The bill, which would replace the Medical Council Act of 1956, is expected to end “heavy handed” regulatory control over medical education institutions and would signal a shift towards outcome-based monitoring.
With an objective of ensuring transparency, the Union Cabinet today gave approval for the draft National Medical Commission Bill, 2017 for which the much-criticized MCI, the existing apex medical education regulator, will be swapped.
The move is based on recommendations of the Ranjit Roychowdhury Committee and a Parliamentary standing committee as reported in Economic Times.
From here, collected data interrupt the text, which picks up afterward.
From an optimization exercise on the open Yosys and OpenROAD flow, aimed at small area, a short achievable clock period and few clock cycles per item; shortcuts taken in it are not production practice. In this exercise RTL edits were held to simulation tests only and were not proved equivalent to the original. Power and IR drop assume default switching activity.

### run.sh
#!/bin/bash
# synth_recipe.tcl (not shown) runs the flow's synth.tcl, then flattens the netlist and writes it again
# the make line also repeats each setting of config.mk as NAME=value (left out here)
make -C /OpenROAD-flow-scripts/flow DESIGN_CONFIG=/design/flow/config.mk WORK_HOME=/design/flow/orfs CLKGATE_MAP_FILE= SYNTH_SCRIPT=/design/flow/synth_recipe.tcl finish
### config.mk
export PLATFORM = sky130hd
export DESIGN_NAME = alu_mdu
export DESIGN_NICKNAME = alu_mdu
export VERILOG_FILES = /design/flow/design.v
export SDC_FILE = /design/flow/constraint.sdc
export NUM_CORES = 4
export LEC_CHECK = 0
export ABC_AREA = 1
export CAP_MARGIN = 30
export CORE_MARGIN = 2
export CORE_UTILIZATION = 40
export SETUP_SLACK_MARGIN = 3.0
export SLEW_MARGIN = 20
### constraint.sdc
create_clock -name core_clock -period 10.0 [get_ports {clk}]
set_input_delay 2.0000 -clock core_clock [delete_from_list [all_inputs] [get_ports {clk}]]
set_output_delay 2.0000 -clock core_clock [all_outputs]
set_load 0.01 [all_outputs]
National Medical Commission Bill, 2017:
- The draft bill provides for the constitution of four autonomous boards entrusted with conducting undergraduate and postgraduate education, assessment and accreditation of medical institutions and registration of practitioners under the National Medical Commission
- The bill also envisages a government-constituted 64-member Medical Advisory Council, which would act as the primary platform for states to give views and raise concerns related to medical education
Here’s what National Medical Commission Bill, 2017 proposes:
- The commission will have government nominated chairman and members
- A search committee under the Cabinet Secretary will select the board members
- There will five elected and 12 ex-official members in the commission
- The draft bill also proposes a common entrance exam and licentiate exam which all medical graduates will have to clear to get practicing licenses
- The aim of the draft bill is to bring reforms in the medical education sector which has been under scrutiny for corruption and unethical practices
- As per the provisions of the draft bill, no permission would be required to add new seats or to start postgraduate courses
Critique of MCI:
MCI has long been criticized for rampant corruption and a lack of accountability which, according to a parliamentary standing committee report on health last year.